FM Flash Friday #7: The Shop


The Shop


Lazete Gifford

Copyright 2012, Lazette Gifford



I knew something was strange when I first drove into the town.  The place hadn't appeared on the map, this typical little town growing up around a stream bed.  Midwestern in look and feel, with the tall old house, and a mostly dead down town area.  My mother and my aunt used to talk about a place like this, where they'd both grown up.

I pushed the thought away.

I'd been driving for three days and sleeping in the car. Not sleeping well, with the nightmares.  I needed a good rest, but it was this town that finally told me I had gone too far.  I had seen no people.  None at all.  When I spotted the Eastern Star Occult Bookstore I knew this wasn't normal.  The shop didn't belong here.  In fact, I knew exactly where it did belong: A  small back street in Boston where I had last seen the place three days before.

The store – at least here --sat nestled between a run-down bar, and a tack shop offering free quotes on saddle repair.  I parked the car in front of the out of place shop and crossed to look through the dark window with the golden symbols painted on the surface.

I could see someone inside, waiting.

The bell jingled on the way in. I looked over at the register and the cage on the shelf behind it.  Gary the ferret rattled the bars and made chirping noises, letting me know he wasn't happy to see me, which unsettled me.  We'd always gotten along very well.


I turned and faced Aunt Alice.  Maybe I should have been afraid, but I had never feared her in life and I couldn't see why I should now.  Nevertheless, I said nothing, nodding casually as though we had only met on the streets instead of a thousand miles from where I had last seen her.

Last seen her dead.

"Do you know how hard I have been trying to contact you?" Alice demanded.  She tapped her foot – oddly, her left foot,  which was bare though she wore a sneaker on the right.  "Well?"

"Sorry," I said.  I looked at her foot again. She tapped it several times and then walked closer to me.  I could see through her.

"You shouldn't have left home.  I could have reached you easier there.  Did you really think you were done and could just walk away?"

"I did what I could," I said.  Apologetic.  "They wouldn't let me do more.  I left the force –"

"And left town, and have been trying to leave yourself behind, too."  She tapped her foot once more.  "But it doesn't work that way in our world.  You know it."

"But –"

Gary made angry noises again.  The bell made a sudden loud clang, but when I looked back no one stood at the door.  Alice looked at me and shook her head.  "No time, Thomas.  Look for the shoe."

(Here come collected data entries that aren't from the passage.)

$ cat src/rtl/uart_midi_tx.sv
// uart_midi_tx: MIDI message sequencer with running-status compression over a uart_tx.
// The first byte is handed to the serialiser on the acceptance edge itself so the start bit follows at once.
module uart_midi_tx
   import uart_midi_tx_pkg::*;
#(
   parameter int CLOCKS_PER_BAUD = 32,
   parameter int RUNNING_STATUS = 1
) (
   input  logic                  clk_in,
   input  logic                  rst_in,
   input  logic                  valid_in,
   input  logic [MIDI_BYTES-1:0] midi_bytes_in,
   input  logic [1:0]            len_in,
   output logic                  ready_out,
   output logic                  tx_out,
   output logic                  busy_out
);
   logic [7:0] b0, last_status, tx_data;
   logic chan, skip, tx_valid, tx_ready;
   logic [1:0] eff, rem;
   logic [MIDI_BYTES-1:0] msg;
   assign b0 = midi_bytes_in[23:16];
   assign chan = b0 >= STATUS_MIN && b0 < SYSCOM_MIN;
   assign skip = RUNNING_STATUS != 0 && len_in != 2'd0 && chan && b0 == last_status;
   assign eff = len_in - {1'b0, skip};
   assign tx_valid = busy_out ? rem != 2'd0 : ready_out && valid_in && eff != 2'd0;
   assign tx_data = busy_out ? msg[23:16] : skip ? midi_bytes_in[15:8] : b0;
   always_ff @(posedge clk_in or negedge rst_in)
      if (!rst_in) begin
         ready_out <= 1'b0;
         busy_out <= 1'b0;
         msg <= '0;
         rem <= '0;
         last_status <= '0;
      end else if (ready_out) begin
         if (valid_in) begin
            ready_out <= 1'b0;
            busy_out <= 1'b1;
            msg <= skip ? midi_bytes_in << 16 : midi_bytes_in << 8;
            rem <= eff == 2'd0 ? 2'd0 : eff - 2'd1;
            if (RUNNING_STATUS != 0 && len_in != 2'd0)
               last_status <= chan ? b0 : (b0 >= SYSCOM_MIN && b0 < RT_MIN) ? 8'h00 : last_status;
         end
      end else if (busy_out) begin
         if (tx_ready && tx_valid) begin
            msg <= msg << 8;
            rem <= rem - 2'd1;
         end else if (tx_ready) begin
            ready_out <= 1'b1;
            busy_out <= 1'b0;
         end
      end else
         ready_out <= 1'b1;
   uart_tx #(.CLOCKS_PER_BAUD(CLOCKS_PER_BAUD)) u_tx (
      .clk_in(clk_in),
      .rst_in(rst_in),
      .data_i(tx_data),
      .valid_i(tx_valid),
      .ready_o(tx_ready),
      .tx_o(tx_out)
   );
endmodule
<file path="src/rtl/rfm_pkg.sv">
// Shared definitions for the RFM activation-counter path: sequencer states and
// the counter/entry widths that cnt_cam and its controller must agree on.
package rfm_pkg;

    localparam int RFM_WORD_SIZE   = 16;
    localparam int RFM_ENTRY_WIDTH = 7;

    typedef enum logic [3:0] {
        INIT,
        IDLE,
        CLEAR,
        ACT_RD,
        ACT_WR,
        MAX,
        MAX_CAP,
        SEARCH,
        VCLR,
        DONE
    } state_t;

endpackage

</file>
<file path="src/rtl/rfm_cnt_ctrl.sv">
// Sequencer owning the cnt_cam port: activate-increment, RFM victim select/clear, table clear.
// Latency: increment ready again 3 cycles after accept; rfm_done 8 cycles after accept (7 without a victim).
// Backpressure: readies only in IDLE, priority clr_req > rfm > act, stalled never dropped; RFM_CNT_HALVE_EN decays the victim to max/2.
module rfm_cnt_ctrl
    import rfm_pkg::*;
#(
    parameter int                   WORD_SIZE   = RFM_WORD_SIZE,
    parameter int                   ENTRY_WIDTH = RFM_ENTRY_WIDTH,
    parameter logic [WORD_SIZE-1:0] ALERT_TH    = WORD_SIZE'(1024)
) (
    input  logic                   clk,
    input  logic                   rstn,
    input  logic                   act_valid,
    input  logic [ENTRY_WIDTH-1:0] act_entry,
    output logic                   act_ready,
    input  logic                   rfm_valid,
    output logic                   rfm_ready,
    output logic                   rfm_done,
    output logic                   victim_found,
    output logic [ENTRY_WIDTH-1:0] victim_entry,
    output logic [WORD_SIZE-1:0]   victim_count,
    input  logic                   clr_req,
    output logic                   rfm_alert,
    output logic [WORD_SIZE-1:0]   cam_data_in,
    output logic [ENTRY_WIDTH-1:0] cam_addr_in,
    output logic                   cam_read_en,
    output logic                   cam_write_en,
    output logic                   cam_search_en,
    output logic                   cam_reset,
    output logic                   cam_max_en,
    input  logic [WORD_SIZE-1:0]   cam_data_out,
    input  logic [ENTRY_WIDTH-1:0] cam_addr_out,
    input  logic                   cam_match,
    input  logic [WORD_SIZE-1:0]   cam_max
);

    state_t                 state;
    logic [1:0]             scan;
    logic                   idle_q;
    logic [ENTRY_WIDTH-1:0] entry_q;
    logic [WORD_SIZE-1:0]   cnt_q;
    logic [WORD_SIZE-1:0]   max_q;
    logic [ENTRY_WIDTH-1:0] addr_q;
    logic                   match_q;

    logic [WORD_SIZE-1:0]   inc;
    logic [WORD_SIZE-1:0]   clr_val;
    logic                   hit;
    logic                   fin;
    logic                   fin_match;
    logic [ENTRY_WIDTH-1:0] fin_addr;

    assign rfm_ready = idle_q & ~clr_req;
    assign act_ready = idle_q & ~clr_req & ~rfm_valid;

    assign inc = (&cam_data_out) ? cam_data_out : cam_data_out + WORD_SIZE'(1);

`ifdef RFM_CNT_HALVE_EN
    assign clr_val = max_q >> 1;
`else
    assign clr_val = '0;
`endif

    // A zero maximum means an empty table: nothing to clear, nothing to report.
    assign hit       = (max_q != '0) && cam_match;
    assign fin       = (state == VCLR) || ((state == SEARCH) && !hit);
    assign fin_match = (state == VCLR) ? match_q : cam_match;
    assign fin_addr  = (state == VCLR) ? addr_q  : cam_addr_out;

    always_ff @(posedge clk or negedge rstn) begin
        if (!rstn) begin
            state         <= INIT;
            scan          <= '0;
            idle_q        <= 1'b0;
            entry_q       <= '0;
            cnt_q         <= '0;
            max_q         <= '0;
            addr_q        <= '0;
            match_q       <= 1'b0;
            rfm_done      <= 1'b0;
            victim_found  <= 1'b0;
            victim_entry  <= '0;
            victim_count  <= '0;
            rfm_alert     <= 1'b0;
            cam_data_in   <= '0;
            cam_addr_in   <= '0;
            cam_read_en   <= 1'b0;
            cam_write_en  <= 1'b0;
            cam_search_en <= 1'b0;
            cam_reset     <= 1'b0;
            cam_max_en    <= 1'b0;
        end else begin
            cam_read_en   <= 1'b0;
            cam_write_en  <= 1'b0;
            cam_search_en <= 1'b0;
            cam_reset     <= 1'b0;
            cam_max_en    <= 1'b0;
            cam_addr_in   <= '0;
            cam_data_in   <= '0;
            rfm_done      <= 1'b0;

            case (state)
                // CAM contents survive rstn; the single cam_reset cycle here is what zeroes them.
                INIT: begin
                    if (!cam_reset) begin
                        cam_reset <= 1'b1;
                    end else begin
                        state  <= IDLE;
                        idle_q <= 1'b1;
                    end
                end
                IDLE: begin
                    if (clr_req) begin
                        state     <= CLEAR;
                        cam_reset <= 1'b1;
                        rfm_alert <= 1'b0;
                        idle_q    <= 1'b0;
                    end else if (rfm_valid) begin
                        state      <= MAX;
                        scan       <= '0;
                        cam_max_en <= 1'b1;
                        idle_q     <= 1'b0;
                    end else if (act_valid) begin
                        state       <= ACT_RD;
                        entry_q     <= act_entry;
                        cam_read_en <= 1'b1;
                        cam_addr_in <= act_entry;
                        idle_q      <= 1'b0;
                    end
                end
                CLEAR: begin
                    state  <= IDLE;
                    idle_q <= 1'b1;
                end
                ACT_RD: begin
                    cnt_q        <= inc;
                    cam_write_en <= 1'b1;
                    cam_addr_in  <= entry_q;
                    cam_data_in  <= inc;
                    state        <= ACT_WR;
                end
                ACT_WR: begin
                    if (cnt_q >= ALERT_TH) rfm_alert <= 1'b1;
                    state  <= IDLE;
                    idle_q <= 1'b1;
                end
                MAX: begin
                    scan <= scan + 2'd1;
                    if (scan == 2'd3) state <= MAX_CAP;
                    else              cam_max_en <= 1'b1;
                end
                MAX_CAP: begin
                    max_q         <= cam_max;
                    cam_search_en <= 1'b1;
                    cam_data_in   <= cam_max;
                    state         <= SEARCH;
                end
                SEARCH: begin
                    addr_q  <= cam_addr_out;
                    match_q <= cam_match;
                    if (hit) begin
                        state        <= VCLR;
                        cam_write_en <= 1'b1;
                        cam_addr_in  <= cam_addr_out;
                        cam_data_in  <= clr_val;
                    end
                end
                VCLR: ;
                DONE: begin
                    state  <= IDLE;
                    idle_q <= 1'b1;
                end
                default: state <= INIT;
            endcase

            if (fin) begin
                state        <= DONE;
                rfm_done     <= 1'b1;
                victim_found <= (max_q != '0) && fin_match;
                victim_entry <= fin_addr;
                victim_count <= max_q;
                rfm_alert    <= 1'b0;
            end
        end
    end

endmodule

</file>
File: config.mk
export PLATFORM = sky130hd
export DESIGN_NAME = ldpc_layer_scheduler_flat
export DESIGN_NICKNAME = d
export VERILOG_FILES = /design/src/rtl/ldpc_layer_scheduler_pkg.sv /design/src/rtl/ldpc_layer_scheduler_if.sv /design/src/rtl/ldpc_layer_scheduler.sv /design/src/flat_wrapper.sv
export SDC_FILE = /design/constraint.sdc
export NUM_CORES = 1
export LEC_CHECK = 0
export ABC_AREA = 0
export CAP_MARGIN = 15
export CORE_AREA = 4 4 61 63
export DETAILED_ROUTE_END_ITERATION = 16
export DIE_AREA = 0 0 65 67
export SLEW_MARGIN = 20
export SYNTH_ARGS = -nofsm -noshare
export SYNTH_HDL_FRONTEND = slang
export SYNTH_SLANG_ARGS = --single-unit
File: constraint.sdc
create_clock -name clk -period 2.9 [get_ports clk]
set_clock_uncertainty 0.1 [all_clocks]
set_input_delay 0.58 -clock clk [delete_from_list [all_inputs] [get_ports clk]]
set_output_delay 0.58 -clock clk [all_outputs]
set_load 0.005 [all_outputs]
File: src/rtl/ldpc_layer_scheduler_pkg.sv
// Shared types and defaults for the layered LDPC decoder scheduler.
package ldpc_sched_pkg;

  localparam int unsigned NUM_LAYERS_DEF = 4;
  localparam int unsigned MAX_ITER_DEF   = 10;
  localparam int unsigned ITER_W         = 4;
  localparam int unsigned LAYER_W        = 2;

  // Each start pulse gets its own state, followed by a wait state for the matching done.
  // This keeps a done input from being accepted in the same cycle as its start pulse.
  typedef enum logic [3:0] {
    StIdle      = 4'd0,
    StLoad      = 4'd1,
    StLoadWait  = 4'd2,
    StLayer     = 4'd3,
    StLayerWait = 4'd4,
    StSynd      = 4'd5,
    StSyndWait  = 4'd6,
    StOut       = 4'd7,
    StOutWait   = 4'd8
  } sched_state_e;

  // A configured limit of zero selects the build-time default.
  function automatic logic [ITER_W-1:0] eff_limit(input logic [ITER_W-1:0] cfg,
                                                  input logic [ITER_W-1:0] dflt);
    return (cfg == '0) ? dflt : cfg;
  endfunction

endpackage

"I am not on that case any longer."

"This isn't about a case.  It's about me.  You do this for me, or else we're going to have this talk far more often than you like."

I looked into her pale face, her blue eyes staring at me with the same intensity I had seen all those years when I had visited Aunt Alice's Occult shop, despite what my mother thought.  She'd been good to talk to.  She still was.

And she deserved better from me than a glib 'It's not my job' answer to her murder.

"I'll go back.  I'll look for it."

She nodded, looking less real.  Everything, including Gary, had started to slip away.  "Good.  Go."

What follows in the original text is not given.